Exercise goal: Lines from the beginning of the entries up to and including the one with "cleared by reset." must be duplicated word for word; leave out all others.

(Source data)
- Opening Delimiter -
[src/rtl/cmn_sram_pkg.sv]
// cmn_sram_pkg: shared request-type encoding and response-entry sizing for the SRAM val/rdy controller.
package cmn_sram_pkg;

   typedef enum logic {CMN_SRAM_READ, CMN_SRAM_WRITE} cmn_sram_type_t;

   // A queued response is {type, data}.
   function automatic int resp_entry_nbits(input int data_nbits);
      return data_nbits + 1;
   endfunction

endpackage

[src/rtl/cmn_sram_ctrl_resp_queue.sv]
// cmn_sram_ctrl_resp_queue: circular FIFO with wrap-around pointers and an occupancy count.
// Depth need not be a power of two; entry storage is not cleared by reset.
module cmn_sram_ctrl_resp_queue
   import cmn_sram_pkg::*;
#(
   parameter int p_nbits = 33,
   parameter int p_depth = 3,
   localparam int c_ptr_nbits = (p_depth > 1) ? $clog2(p_depth) : 1,
   localparam int c_cnt_nbits = $clog2(p_depth + 1)
) (
   input  logic                   clk,
   input  logic                   reset,
   input  logic                   enq_val,
   input  logic [p_nbits-1:0]     enq_data,
   input  logic                   deq,
   output logic [p_nbits-1:0]     deq_data,
   output logic [c_cnt_nbits-1:0] count,
   output logic                   full,
   output logic                   empty
);

   localparam logic [c_ptr_nbits-1:0] c_last = c_ptr_nbits'(p_depth - 1);

   logic [p_nbits-1:0]     mem [p_depth];
   logic [c_ptr_nbits-1:0] wr_ptr;
   logic [c_ptr_nbits-1:0] rd_ptr;
   logic                   enq_fire;
   logic                   deq_fire;

   assign full     = count == c_cnt_nbits'(p_depth);
   assign empty    = count == '0;
   assign enq_fire = enq_val && !full;
   assign deq_fire = deq && !empty;
   assign deq_data = mem[rd_ptr];

   always_ff @(posedge clk or negedge reset) begin
      if (!reset) begin
         wr_ptr <= '0;
         rd_ptr <= '0;
         count  <= '0;
      end else begin
         if (enq_fire) wr_ptr <= (wr_ptr == c_last) ? '0 : wr_ptr + 1'b1;
         if (deq_fire) rd_ptr <= (rd_ptr == c_last) ? '0 : rd_ptr + 1'b1;
         count <= count + c_cnt_nbits'(enq_fire) - c_cnt_nbits'(deq_fire);
      end
   end

   always_ff @(posedge clk) begin
      if (enq_fire) mem[wr_ptr] <= enq_data;
   end

endmodule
- Closing Delimiter -
Problem solution:
[src/rtl/cmn_sram_pkg.sv]
// cmn_sram_pkg: shared request-type encoding and response-entry sizing for the SRAM val/rdy controller.
package cmn_sram_pkg;

   typedef enum logic {CMN_SRAM_READ, CMN_SRAM_WRITE} cmn_sram_type_t;

   // A queued response is {type, data}.
   function automatic int resp_entry_nbits(input int data_nbits);
      return data_nbits + 1;
   endfunction

endpackage

[src/rtl/cmn_sram_ctrl_resp_queue.sv]
// cmn_sram_ctrl_resp_queue: circular FIFO with wrap-around pointers and an occupancy count.
// Depth need not be a power of two; entry storage is not cleared by reset.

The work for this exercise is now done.